- Task goal
Copy out only the span from the line with "localparam BTB_N = 16;" to the end of the data, both ends kept, word for word.

- Saved entries
▼
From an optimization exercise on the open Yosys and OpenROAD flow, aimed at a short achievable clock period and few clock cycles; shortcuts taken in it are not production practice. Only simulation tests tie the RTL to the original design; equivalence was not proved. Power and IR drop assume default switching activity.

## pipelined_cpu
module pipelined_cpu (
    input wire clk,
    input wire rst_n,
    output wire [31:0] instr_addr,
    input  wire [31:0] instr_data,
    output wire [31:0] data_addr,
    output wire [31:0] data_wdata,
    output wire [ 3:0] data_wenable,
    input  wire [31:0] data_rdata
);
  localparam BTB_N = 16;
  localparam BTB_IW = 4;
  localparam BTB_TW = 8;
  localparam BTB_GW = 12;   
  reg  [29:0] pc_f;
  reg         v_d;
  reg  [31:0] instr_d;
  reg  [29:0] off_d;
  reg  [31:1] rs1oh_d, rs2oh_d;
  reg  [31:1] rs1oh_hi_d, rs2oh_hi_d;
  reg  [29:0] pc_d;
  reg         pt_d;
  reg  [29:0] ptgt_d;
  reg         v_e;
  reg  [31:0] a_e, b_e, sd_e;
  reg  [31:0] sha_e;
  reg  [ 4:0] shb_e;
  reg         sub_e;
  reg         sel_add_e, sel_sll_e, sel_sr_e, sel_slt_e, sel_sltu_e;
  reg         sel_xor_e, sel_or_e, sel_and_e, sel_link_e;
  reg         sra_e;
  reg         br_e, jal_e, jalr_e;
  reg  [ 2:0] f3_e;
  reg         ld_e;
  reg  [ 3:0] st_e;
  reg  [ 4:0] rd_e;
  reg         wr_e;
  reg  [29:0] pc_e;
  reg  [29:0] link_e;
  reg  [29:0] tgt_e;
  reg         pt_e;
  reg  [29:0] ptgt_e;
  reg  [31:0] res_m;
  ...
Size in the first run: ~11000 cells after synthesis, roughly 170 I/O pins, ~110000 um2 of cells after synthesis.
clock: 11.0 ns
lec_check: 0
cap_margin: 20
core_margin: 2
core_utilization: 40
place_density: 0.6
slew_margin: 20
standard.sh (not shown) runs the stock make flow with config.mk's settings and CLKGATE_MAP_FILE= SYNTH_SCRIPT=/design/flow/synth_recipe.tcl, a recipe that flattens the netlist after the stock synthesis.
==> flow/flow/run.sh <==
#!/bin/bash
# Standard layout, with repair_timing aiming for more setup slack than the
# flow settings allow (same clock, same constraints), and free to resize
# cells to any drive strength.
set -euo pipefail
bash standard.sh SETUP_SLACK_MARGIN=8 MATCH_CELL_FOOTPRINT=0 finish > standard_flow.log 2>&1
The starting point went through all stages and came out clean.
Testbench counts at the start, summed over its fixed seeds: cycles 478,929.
▲
- Problem solution
  localparam BTB_N = 16;
  localparam BTB_IW = 4;
  localparam BTB_TW = 8;
  localparam BTB_GW = 12;   
  reg  [29:0] pc_f;
  reg         v_d;
  reg  [31:0] instr_d;
  reg  [29:0] off_d;
  reg  [31:1] rs1oh_d, rs2oh_d;
  reg  [31:1] rs1oh_hi_d, rs2oh_hi_d;
  reg  [29:0] pc_d;
  reg         pt_d;
  reg  [29:0] ptgt_d;
  reg         v_e;
  reg  [31:0] a_e, b_e, sd_e;
  reg  [31:0] sha_e;
  reg  [ 4:0] shb_e;
  reg         sub_e;
  reg         sel_add_e, sel_sll_e, sel_sr_e, sel_slt_e, sel_sltu_e;
  reg         sel_xor_e, sel_or_e, sel_and_e, sel_link_e;
  reg         sra_e;
  reg         br_e, jal_e, jalr_e;
  reg  [ 2:0] f3_e;
  reg         ld_e;
  reg  [ 3:0] st_e;
  reg  [ 4:0] rd_e;
  reg         wr_e;
  reg  [29:0] pc_e;
  reg  [29:0] link_e;
  reg  [29:0] tgt_e;
  reg         pt_e;
  reg  [29:0] ptgt_e;
  reg  [31:0] res_m;
  ...
Size in the first run: ~11000 cells after synthesis, roughly 170 I/O pins, ~110000 um2 of cells after synthesis.
clock: 11.0 ns
lec_check: 0
cap_margin: 20
core_margin: 2
core_utilization: 40
place_density: 0.6
slew_margin: 20
standard.sh (not shown) runs the stock make flow with config.mk's settings and CLKGATE_MAP_FILE= SYNTH_SCRIPT=/design/flow/synth_recipe.tcl, a recipe that flattens the netlist after the stock synthesis.
==> flow/flow/run.sh <==
#!/bin/bash
# Standard layout, with repair_timing aiming for more setup slack than the
# flow settings allow (same clock, same constraints), and free to resize
# cells to any drive strength.
set -euo pipefail
bash standard.sh SETUP_SLACK_MARGIN=8 MATCH_CELL_FOOTPRINT=0 finish > standard_flow.log 2>&1
The starting point went through all stages and came out clean.
Testbench counts at the start, summed over its fixed seeds: cycles 478,929.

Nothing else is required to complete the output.